Saturday, September 30, 2006

Turkey-Dinner Work Anyway

Resigned to the fact that I would have to work at church's fund-raiser today, I hurried off to do paper routes, returned home, got several things taken care of in the kitchen and laundry room, and arrived at church only 20 minutes late. Everything was running smoothly everywhere and my presence there was quite pointless. So I came home and took care of some deskwork.

I was free! I didn't have to be forced into something I didn't want to do. Hooray!

I went back about 45 minutes later to see if they needed any help. I went of my own free will. They did need help. I worked in one area, then another, changing jobs and responsibilities, just pitching in wherever things were most behind.

And it was okay. Really okay!

Part of me thinks I should feel guilty for being so unwilling to do the work when I was told to do it. Like I was just being contrary. But another part of me thinks there's something theological here -- something about what Church is all about, and that it's not about forcing people to DO but inviting people to receive, and also accepting their offerings of work (or money) but without compelling them to do so.

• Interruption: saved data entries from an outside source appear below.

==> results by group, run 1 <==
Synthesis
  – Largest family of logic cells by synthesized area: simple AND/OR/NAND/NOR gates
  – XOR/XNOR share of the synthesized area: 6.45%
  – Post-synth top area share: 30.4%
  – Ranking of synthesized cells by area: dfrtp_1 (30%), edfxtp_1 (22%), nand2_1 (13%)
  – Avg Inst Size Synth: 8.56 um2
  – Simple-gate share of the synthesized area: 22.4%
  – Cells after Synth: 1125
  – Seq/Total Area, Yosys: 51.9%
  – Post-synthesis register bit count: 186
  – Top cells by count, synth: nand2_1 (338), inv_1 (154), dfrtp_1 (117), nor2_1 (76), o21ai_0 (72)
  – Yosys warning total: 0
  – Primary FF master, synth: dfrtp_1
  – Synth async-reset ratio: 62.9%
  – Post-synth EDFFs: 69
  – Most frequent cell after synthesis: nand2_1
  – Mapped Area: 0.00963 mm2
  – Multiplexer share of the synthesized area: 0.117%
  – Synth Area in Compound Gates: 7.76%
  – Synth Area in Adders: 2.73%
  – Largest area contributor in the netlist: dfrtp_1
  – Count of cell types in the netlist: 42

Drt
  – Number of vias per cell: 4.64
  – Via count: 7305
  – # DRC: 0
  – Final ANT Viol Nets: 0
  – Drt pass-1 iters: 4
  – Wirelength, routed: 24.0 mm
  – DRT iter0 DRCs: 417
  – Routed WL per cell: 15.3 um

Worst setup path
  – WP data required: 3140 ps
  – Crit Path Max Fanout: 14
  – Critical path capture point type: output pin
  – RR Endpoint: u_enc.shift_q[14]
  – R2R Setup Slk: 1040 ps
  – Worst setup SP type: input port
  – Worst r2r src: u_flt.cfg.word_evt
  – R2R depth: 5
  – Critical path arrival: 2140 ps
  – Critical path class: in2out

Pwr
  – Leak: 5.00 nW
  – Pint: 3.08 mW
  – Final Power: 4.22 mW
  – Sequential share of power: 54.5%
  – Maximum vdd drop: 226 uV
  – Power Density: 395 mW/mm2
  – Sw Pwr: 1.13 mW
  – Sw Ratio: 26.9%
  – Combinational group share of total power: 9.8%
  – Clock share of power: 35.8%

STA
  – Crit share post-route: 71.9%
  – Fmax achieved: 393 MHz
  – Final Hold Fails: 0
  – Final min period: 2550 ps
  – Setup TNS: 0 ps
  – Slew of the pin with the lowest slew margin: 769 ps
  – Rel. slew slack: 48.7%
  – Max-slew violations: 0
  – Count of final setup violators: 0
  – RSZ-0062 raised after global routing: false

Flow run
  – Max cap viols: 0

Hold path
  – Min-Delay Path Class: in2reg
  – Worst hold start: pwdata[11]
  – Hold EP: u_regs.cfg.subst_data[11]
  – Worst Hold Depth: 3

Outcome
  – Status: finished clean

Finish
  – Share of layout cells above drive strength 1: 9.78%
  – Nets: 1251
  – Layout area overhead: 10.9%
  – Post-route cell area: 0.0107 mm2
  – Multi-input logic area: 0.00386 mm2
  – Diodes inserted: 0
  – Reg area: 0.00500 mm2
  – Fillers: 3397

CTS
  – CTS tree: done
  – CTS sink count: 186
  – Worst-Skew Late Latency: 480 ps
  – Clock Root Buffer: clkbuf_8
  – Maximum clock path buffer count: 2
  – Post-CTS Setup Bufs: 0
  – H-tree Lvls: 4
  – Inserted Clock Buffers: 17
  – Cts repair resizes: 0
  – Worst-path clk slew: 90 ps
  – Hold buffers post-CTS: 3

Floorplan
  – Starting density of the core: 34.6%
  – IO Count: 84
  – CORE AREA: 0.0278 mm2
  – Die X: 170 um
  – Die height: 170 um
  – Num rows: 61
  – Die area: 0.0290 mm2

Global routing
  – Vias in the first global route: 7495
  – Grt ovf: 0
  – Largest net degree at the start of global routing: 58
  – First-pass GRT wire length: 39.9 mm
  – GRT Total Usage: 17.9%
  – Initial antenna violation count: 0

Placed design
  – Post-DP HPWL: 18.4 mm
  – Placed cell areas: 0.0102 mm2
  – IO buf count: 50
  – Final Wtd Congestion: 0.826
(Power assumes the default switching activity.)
--- config.mk ---
export PLATFORM = sky130hd
export DESIGN_NAME = ctrl_top
export DESIGN_NICKNAME = d
export VERILOG_FILES = /design/src/verilog/ctrl_pkg.sv /design/src/verilog/ctrl_top.sv /design/src/verilog/watchdog.sv /design/src/verilog/scratch_pad.sv /design/src/verilog/osc_counter.sv /design/src/verilog/pulse_gen.sv /design/src/verilog/opb_decode.sv
export SDC_FILE = /design/constraint.sdc
export NUM_CORES = 1
export LEC_CHECK = 0
export ABC_CLOCK_PERIOD_IN_PS = 4500
export CAP_MARGIN = 40
export CORE_ASPECT_RATIO = 1.1
export CORE_MARGIN = 10
export CORE_UTILIZATION = 30
export CTS_CLUSTER_DIAMETER = 30
export DETAILED_ROUTE_END_ITERATION = 6
export DONT_BUFFER_PORTS = 1
export PLACE_DENSITY = 0.44
export SLEW_MARGIN = 20
export SYNTH_ARGS = -nofsm -noshare
export SYNTH_HDL_FRONTEND = slang
export SYNTH_SLANG_ARGS = --single-unit
--- constraint.sdc ---
create_clock -name sys_clk -period 4.5 [get_ports sys_clk]
set_input_delay 0.9 -clock sys_clk [delete_from_list [all_inputs] [get_ports sys_clk]]
set_output_delay 0.9 -clock sys_clk [all_outputs]
set_load 0.02 [all_outputs]
[src/hdl/hack_regs.sv]
`timescale 1ns/1ps

module hack_regs (
    input  logic                  clk_100mhz,
    input  logic                  rst_n,
    input  logic                  exec,
    input  hack_pkg::hack_instr_u instr,
    input  hack_pkg::dest_t       dest,
    input  logic [2:0]            jump_mask,
    input  logic                  sel_a_const,
    input  logic                  sel_m_operand,
    input  logic [15:0]           alu_result,
    input  logic                  zr,
    input  logic                  ng,
    input  logic [15:0]           in_m,
    output logic [15:0]           alu_x,
    output logic [15:0]           alu_y,
    output logic [14:0]           pc,
    output hack_pkg::mem_bus_t    bus
);
    logic [15:0] a_reg;
    logic [15:0] d_reg;
    logic        jump;

    // Operands: D on x, A or M on y
    assign alu_x = d_reg;
    assign alu_y = sel_m_operand ? in_m : a_reg;

    // Jump mask order is lt, eq, gt
    assign jump = (jump_mask[2] & ng) | (jump_mask[1] & zr) | (jump_mask[0] & ~zr & ~ng);

    always_ff @(posedge clk_100mhz or negedge rst_n) begin
        if (!rst_n) begin
            a_reg <= '0;
            d_reg <= '0;
            pc    <= '0;
        end else if (exec) begin
            if (dest.load_a) begin
                a_reg <= sel_a_const ? {1'b0, instr.a_ins.value} : alu_result;
            end
            if (dest.load_d) begin
                d_reg <= alu_result;
            end
            // Jump target is the A value before this instruction
            pc <= jump ? a_reg[14:0] : pc + 15'd1;
        end
    end

    // M address is the current A, write only on the executing clock
    assign bus.addr  = a_reg;
    assign bus.wdata = alu_result;
    assign bus.we    = exec & dest.load_m;

endmodule
**src/hdl/hack_consts.svh**
```systemverilog
`ifndef HACK_CONSTS_SVH
`define HACK_CONSTS_SVH

// System clocks per executed instruction
`define HACK_CPU_DIV 4

// Instruction ROM depth, indexed by low PC bits
`define HACK_ROM_WORDS  256
`define HACK_ROM_ADDR_W 8

// Data RAM depth, indexed by low address bits
`define HACK_RAM_WORDS  1024
`define HACK_RAM_ADDR_W 10

// Memory-mapped I/O registers
`define HACK_ADDR_LED  16'h6000
`define HACK_ADDR_UART 16'h6001

`endif

```
**src/hdl/hack_pkg.sv**
```systemverilog
package hack_pkg;

    // ALU control bits, in instruction order c1..c6
    typedef struct packed {
        logic zx;
        logic nx;
        logic zy;
        logic ny;
        logic f;
        logic no;
    } alu_ctrl_t;

    // Destination strobes d1..d3
    typedef struct packed {
        logic load_a;
        logic load_d;
        logic load_m;
    } dest_t;

    // A-instruction view: flag bit clear, 15-bit constant
    typedef struct packed {
        logic        is_c;
        logic [14:0] value;
    } a_instr_t;

    // C-instruction view: 111 a cccccc ddd jjj
    typedef struct packed {
        logic [2:0] prefix;
        logic       a;
        alu_ctrl_t  alu;
        dest_t      dest;
        logic       jlt;
        logic       jeq;
        logic       jgt;
    } c_instr_t;

    // One instruction word, decoded by its top bit
    typedef union packed {
        a_instr_t a_ins;
        c_instr_t c_ins;
    } hack_instr_u;

    // Data memory request from the CPU
    typedef struct packed {
        logic [15:0] addr;
        logic [15:0] wdata;
        logic        we;
    } mem_bus_t;

endpackage

```
**src/hdl/hack_cpu_control.sv**
```systemverilog
`timescale 1ns/1ps
`include "hack_consts.svh"

module hack_cpu_control (
    input  logic                        clk_100mhz,
    input  logic                        rst_n,
    input  logic                        prog_valid,
    output logic                        prog_ready,
    input  hack_pkg::hack_instr_u       instr,
    input  logic                        busy,
    output logic                        rom_we,
    output logic [`HACK_ROM_ADDR_W-1:0] rom_waddr,
    output logic                        exec,
    output hack_pkg::alu_ctrl_t         alu_ctrl,
    output hack_pkg::dest_t             dest,
    output logic [2:0]                  jump_mask,
    output logic                        sel_a_const,
    output logic                        sel_m_operand
);
    localparam int DIV_W = (`HACK_CPU_DIV > 1) ? $clog2(`HACK_CPU_DIV) : 1;
    localparam logic [DIV_W-1:0] DIV_LAST = DIV_W'(`HACK_CPU_DIV - 1);
    localparam logic [`HACK_ROM_ADDR_W-1:0] LOAD_LAST = `HACK_ROM_ADDR_W'(`HACK_ROM_WORDS - 1);

    logic                        loading;
    logic [`HACK_ROM_ADDR_W-1:0] load_cnt;
    logic [DIV_W-1:0]            div_cnt;
    logic                        is_c;
    logic                        stall;

    // Load phase: one ROM word per accepted beat
    assign prog_ready = loading;
    assign rom_we     = loading & prog_valid;
    assign rom_waddr  = load_cnt;

    always_ff @(posedge clk_100mhz or negedge rst_n) begin
        if (!rst_n) begin
            loading  <= 1'b1;
            load_cnt <= '0;
        end else if (rom_we) begin
            load_cnt <= load_cnt + 1'b1;
            // Last word written, switch to run
            if (load_cnt == LOAD_LAST) begin
                loading <= 1'b0;
            end
        end
    end

    // Execute enable divider, parks on its last count during a stall
    always_ff @(posedge clk_100mhz or negedge rst_n) begin
        if (!rst_n) begin
            div_cnt <= '0;
        end else if (!loading) begin
            if (div_cnt != DIV_LAST) begin
                div_cnt <= div_cnt + 1'b1;
            end else if (!stall) begin
                div_cnt <= '0;
            end
        end
    end

    assign is_c = instr.a_ins.is_c;

    // Store to M while the UART holding register is still full
    assign stall = is_c & instr.c_ins.dest.load_m & busy;

    assign exec = !loading && (div_cnt == DIV_LAST) && !stall;

    // Instruction decode
    always_comb begin
        alu_ctrl      = instr.c_ins.alu;
        sel_a_const   = !is_c;
        sel_m_operand = is_c & instr.c_ins.a;
        if (is_c) begin
            dest      = instr.c_ins.dest;
            jump_mask = {instr.c_ins.jlt, instr.c_ins.jeq, instr.c_ins.jgt};
        end else begin
            // A-instruction only loads the constant into A
            dest      = '{load_a: 1'b1, load_d: 1'b0, load_m: 1'b0};
            jump_mask = 3'b000;
        end
    end

    // No instruction runs before the load counter has wrapped past the last ROM word
    a_no_exec_in_load: assert property (@(posedge clk_100mhz) disable iff (!rst_n)
        exec |-> load_cnt == '0);

    // ROM stays frozen once the CPU has started
    a_no_rom_we_in_run: assert property (@(posedge clk_100mhz) disable iff (!rst_n)
        !prog_ready |=> !rom_we && !prog_ready);

endmodule

```
**config.mk**
```make
export PLATFORM = sky130hd
export DESIGN_NAME = hack_cpu_control
export DESIGN_NICKNAME = d
export VERILOG_FILES = /design/src/hdl/hack_pkg.sv /design/src/hdl/hack_cpu_control.sv
export VERILOG_INCLUDE_DIRS = /design/src /design/src/hdl
export SDC_FILE = /design/constraint.sdc
export NUM_CORES = 1
export LEC_CHECK = 0
export ABC_CLOCK_PERIOD_IN_PS = 2150
export BUFFER_PORTS_ARGS = -buffer_cell sky130_fd_sc_hd__buf_2
export CAP_MARGIN = 30
export CORE_MARGIN = 4
export CORE_UTILIZATION = 42
export CTS_CLUSTER_DIAMETER = 80
export CTS_CLUSTER_SIZE = 40
export DETAILED_ROUTE_END_ITERATION = 7
export GPL_ROUTABILITY_DRIVEN = 0
export PLACE_DENSITY_LB_ADDON = 0.05
export SYNTH_ARGS = -nofsm -noshare
export SYNTH_HDL_FRONTEND = slang
export SYNTH_SLANG_ARGS = --single-unit
export TNS_END_PERCENT = 5
```
**constraint.sdc**
```tcl
create_clock -name clk_100mhz -period 2.15 [get_ports clk_100mhz]
set_input_delay 0.3225 -clock clk_100mhz [delete_from_list [all_inputs] [get_ports clk_100mhz]]
set_output_delay 0.3225 -clock clk_100mhz [all_outputs]
set_load 0.02 [all_outputs]
```
==> flow_summary.rst <==
.. list-table::
   :header-rows: 1

   * - Metric
     - Value
   * - H-Tree Depth
     - 1
   * - TritonCTS clock tree
     - yes
   * - Number of nets still failing antenna checks after routing
     - 0
   * - IO Pins
     - 45
   * - Top area cells in the synthesized netlist
     - sky130_fd_sc_hd__dfrtp_1, sky130_fd_sc_hd__buf_4, sky130_fd_sc_hd__and2_1, sky130_fd_sc_hd__xnor2_1, sky130_fd_sc_hd__dfstp_2
   * - Worst Skew
     - 2.628 ps
   * - Combined global-route utilization of all metal layers
     - 13.39%
   * - Largest net degree at the start of global routing
     - 12
   * - Util after Layout
     - 57.37%
   * - Area overhead of the layout relative to synthesis
     - 23.80%
   * - Final-report hold violation count
     - 0
   * - Mean cell area of the mapped netlist
     - ~11 um^2
   * - DP Worst Slack
     - 722.4 ps
   * - Layout Nets
     - 106
   * - Fraction of layout instances using a drive strength above 1
     - 46.99%
   * - Iteration-0 DRC count of the detailed router
     - 0
   * - Total of flip-flops plus latches after synthesis
     - 11
   * - Initial antenna violation count
     - 0
   * - Floorplan die width
     - 46.60 um
   * - Std-Cell Rows
     - 13
   * - Worst-skew pair later-pin latency
     - 260 ps
   * - Vias post-DR
     - roughly 470
   * - Sum of internal, switching and leakage power
     - 0.5106 mW
   * - Most area-hungry cell type in the Yosys netlist
     - sky130_fd_sc_hd__dfrtp_1
   * - Final slew viol count
     - 0
   * - Critical Path Fanout Max
     - 8
   * - Global route overflow
     - 0
   * - Worst Setup Slack, final
     - 442.5 ps
   * - Crit path launch type
     - register
   * - WS Path Type
     - reg -> out
   * - Power density relative to cell area
     - 659.2 nW/um^2
   * - Highest attainable clock frequency
     - 585.6 MHz
   * - Starting utilization of the core area
     - 46.34%
   * - Kind of capture point of the worst setup path
     - output pin
   * - Lkg Pwr
     - 0.4574 nW
   * - XOR/XNOR share of the synthesized area
     - 11.00%
   * - Detailed-route DRC error count
     - 0
   * - Crit path arrival time
     - 1390 ps
   * - Post-Syn Area
     - 625.6 um^2
   * - Warnings, synthesis
     - 0
   * - Library cell used as clock root buffer
     - sky130_fd_sc_hd__clkbuf_4
   * - TritonCTS buffer count
     - 3
   * - Worst VDD drop
     - 0.3015 mV
   * - Synthesized-area fraction occupied by and/or/nand/nor cells
     - 23.60%
   * - Sequential fraction of the synthesis area
     - 44.20%
   * - Kind of path behind the tightest hold check
     - in -> reg
   * - Synth top area share
     - 40.00%
   * - Count of antenna diodes in the layout
     - 0
   * - Slew at the pin closest to its max-slew limit
     - 263.9 ps
   * - Synthesized Nets
     - 77
   * - Height of the die
     - 46.60 um
   * - IO Port Bufs
     - 30
   * - Yosys cell types
     - 25
   * - Setup TNS
     - 0 ps
   * - Die footprint
     - 2171 um^2
   * - Hold Path Depth
     - 3
   * - Area of the core
     - ~1400 um^2
   * - Number of setup buffers added after CTS
     - 0
   * - Critical path required time
     - 1830 ps
   * - Total routed wirelength
     - about 1200 um
   * - Cells after Synth
     - 55
   * - Relative max-transition margin
     - 82.41%
   * - Number of cells upsized or downsized after cts
     - 0
   * - Number of cell instances on the worst register-to-register path
     - 2
   * - Vias in the first global route
     - slightly below 500
   * - Final critical-path required period
     - approximately 1700 ps
   * - Status
     - completed
   * - Vias per Instance
     - 4.786
   * - Number of buffers added to fix hold violations after cts
     - 1
   * - Final count of negative-setup-slack endpoints
     - 0
   * - HPWL after DPL
     - ~960 um
   * - CTS clk-pin slew, worst paths
     - approximately 60 ps
   * - Unrepaired setup endpoints after global routing
     - no
   * - Worst slack on hold paths
     - 423.8 ps
   * - Detail-routed net length per standard cell
     - 12.11 um
   * - Maximum Capacitance Violations
     - 0
   * - Combinational family with the most area after synthesis
     - simple AND/OR/NAND/NOR gates
   * - Wire length of the first global-routing pass
     - 2104 um
   * - Number of iterations in the first detailed-routing pass
     - 1
   * - Post-synthesis compound-gate area fraction
     - 3.400%
   * - # clock sinks
     - 11
   * - Mux share of post-synthesis cell area
     - 4.200%
   * - Adder-cell share of the synthesized area
     - 4.000%
   * - Share of the cycle needed by the critical path after routing
     - 79.42%
   * - Longest Clk Path Bufs
     - 2
cell usage after synthesis:
library cell / number
sky130_fd_sc_hd__o21a_1: 1
sky130_fd_sc_hd__buf_4: 6
sky130_fd_sc_hd__xnor2_1: 4
sky130_fd_sc_hd__and2_1: 7
sky130_fd_sc_hd__mux2_4: 1
sky130_fd_sc_hd__ha_1: 2
sky130_fd_sc_hd__a21oi_1: 1
sky130_fd_sc_hd__nor2_1: 2
sky130_fd_sc_hd__nand2_1: 2
sky130_fd_sc_hd__mux2_2: 1
sky130_fd_sc_hd__xor2_1: 2
sky130_fd_sc_hd__dfstp_2: 1
sky130_fd_sc_hd__nand4_1: 3
sky130_fd_sc_hd__nand4_4: 1
sky130_fd_sc_hd__and4_1: 1
sky130_fd_sc_hd__dfrtp_1: 10
sky130_fd_sc_hd__buf_6: 1
sky130_fd_sc_hd__or2b_1: 1
sky130_fd_sc_hd__inv_1: 1
sky130_fd_sc_hd__xnor2_2: 1
sky130_fd_sc_hd__and2b_1: 1
sky130_fd_sc_hd__nor3b_1: 1
sky130_fd_sc_hd__a21oi_2: 1
sky130_fd_sc_hd__and3_1: 2
sky130_fd_sc_hd__nand3_1: 1
area by class of cell:
| class | count | area, um^2 |
|---|---|---|
| Clock buffer | 4 | 26.28 |
| Fill cell | 133 | 575.6 |
| Inverter | 1 | 3.754 |
| Multi-Input combinational cell | 36 | 289.0 |
| Sequential cell | 11 | 276.5 |
| Tap cell | 15 | 18.77 |
| Timing Repair Buffer | 31 | 160.2 |
registers in the layout, summed over array words and instances (netlist names):
register and count:
div_cnt 2, prog_ready 1, rom_waddr 8
per-layer routing:
| layer | global-route usage, % | up-vias | routed length [um] |
|---|---|---|---|
| met2 | 20.60 | 20 | 512 |
| met5 | 0 | - | 0 |
| met4 | 5.682 | 0 | 19 |
| met3 | 4.688 | 6 | 124 |
| met1 | 16.75 | 204 | 531 |
| li1 | - | 239 | - |
path summary, 6_finish.rpt:
| kind | slack [ps] | to | startpoint |
|---|---|---|---|
| max | 440 | rom_we | prog_ready$_DFFE_PN1P_ |
| min | 420 | prog_ready$_DFFE_PN1P_ | prog_valid |
| max reg2reg | 770 | rom_waddr[1]$_DFFE_PN0P_ | prog_ready$_DFFE_PN1P_ |
| min reg2reg | 480 | div_cnt[0]$_DFFE_PN0P_ | div_cnt[0]$_DFFE_PN0P_ |
| max in group asynchronous | 1430 | prog_ready$_DFFE_PN1P_ | rst_n |
| min in group asynchronous | 460 | rom_waddr[5]$_DFFE_PN0P_ | rst_n |
worst max-delay path, stage by stage, from the launching register on:
cell	delay (ps)
sky130_fd_sc_hd__dfstp_2	610
sky130_fd_sc_hd__and2_1	300
sky130_fd_sc_hd__buf_2	220
where the power goes:
group	internal (mW)	switching [mW]
clock network	0.0716	0.0634
registers	0.228	0.0131
logic	0.0708	0.0639
total	0.370	0.140
kinds of logic after synthesis:
| group | after synthesis |
|---|---|
| flops | 11 |
| fa+ha+maj | 2 |
| xor+xnor | 7 |
| compound gates | 3 |
| buf+inv | 8 |
| simple gates | 22 |
| mux | 2 |
cells in the final DEF (no fill, tap or decap), drive strengths merged, types with 2 or more instances in the layout:
cell | synthesis | layout
buf | 7 | 30
dfrtp | 10 | 10
and2 | 7 | 7
xnor2 | 5 | 5
nand4 | 4 | 4
clkbuf | 0 | 4
and3 | 2 | 2
nand2 | 2 | 2
xor2 | 2 | 2
nor2 | 2 | 2
ha | 2 | 2
a21oi | 2 | 2
mux2 | 2 | 2
per-stage QoR:
step / cell area, um^2 / cells
after floorplan: 625.6 / 55
after global placement: 738.2 / 93
after detailed placement: 738.2 / 93
after CTS: 774.5 / 98
after global routing: 774.5 / 98
final: 774.5 / 98
No activity file was read; power rests on OpenSTA's default activity.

So I had a perfectly decent time working at the turkey dinner. And one of the sweet mommas at church let Maggie be her sidekick, so that Maggie was permitted to help indoors where it less likely for her to catch a cold.

And at the end of the evening, a conversation took an interesting little twist, and I found out where I can get milk.

3 comments:

  1. I don't officially sign up to anything but to bring pie. This I don't mind, because I'm a picky eater. Since I'm going to have to attend and consume I look forward to enjoying something I savor. That being said, while I don't ever "sign up" I'm usually there. Not always during prep, because frankly I just seem to be in the way, but there's always a need at clean up time or something to be done in the kitchen. The kids even enjoy chipping in to help dry dishes and the like. Wish it were that way at home : )

    ReplyDelete
  2. Sounds like it went well!

    I think there is an issue involved with "being forced" or maybe viewing your status as being obligated because you are the pastor's wife.

    I'm glad that it ended up being an issue of "free will" :) though.

    And you got raw milk! Woo hoo!!

    ReplyDelete
  3. I wish it were as simple as offering to bring a pie. This is a fundraiser where they feed nearly 700 people the whole sheebang of a Thanksgiving dinner. And our church attendance is only about 60 people a week. So it's okay to sign up to bring 40 pies, but bringing one isn't enough. ;-)

    I only partially see myself as "forced" because of being the pastor's wife. Everybody is pretty much forced to help. But when I've insisted on keeping my involvement very minimal in the past, I have seen that it's less forgivable for me to take a small role than it is for some others to do the same thing. I think the thing that really bothers me is that this year I got told what to do when I had chosen not to sign up. And I'm enough of a wuss that I just can't leave them stuck without somebody to do the job that I was told to do.

    It IS amazing, though, how much of a difference it makes when you're doing the work because you choose to instead of because you're obligated!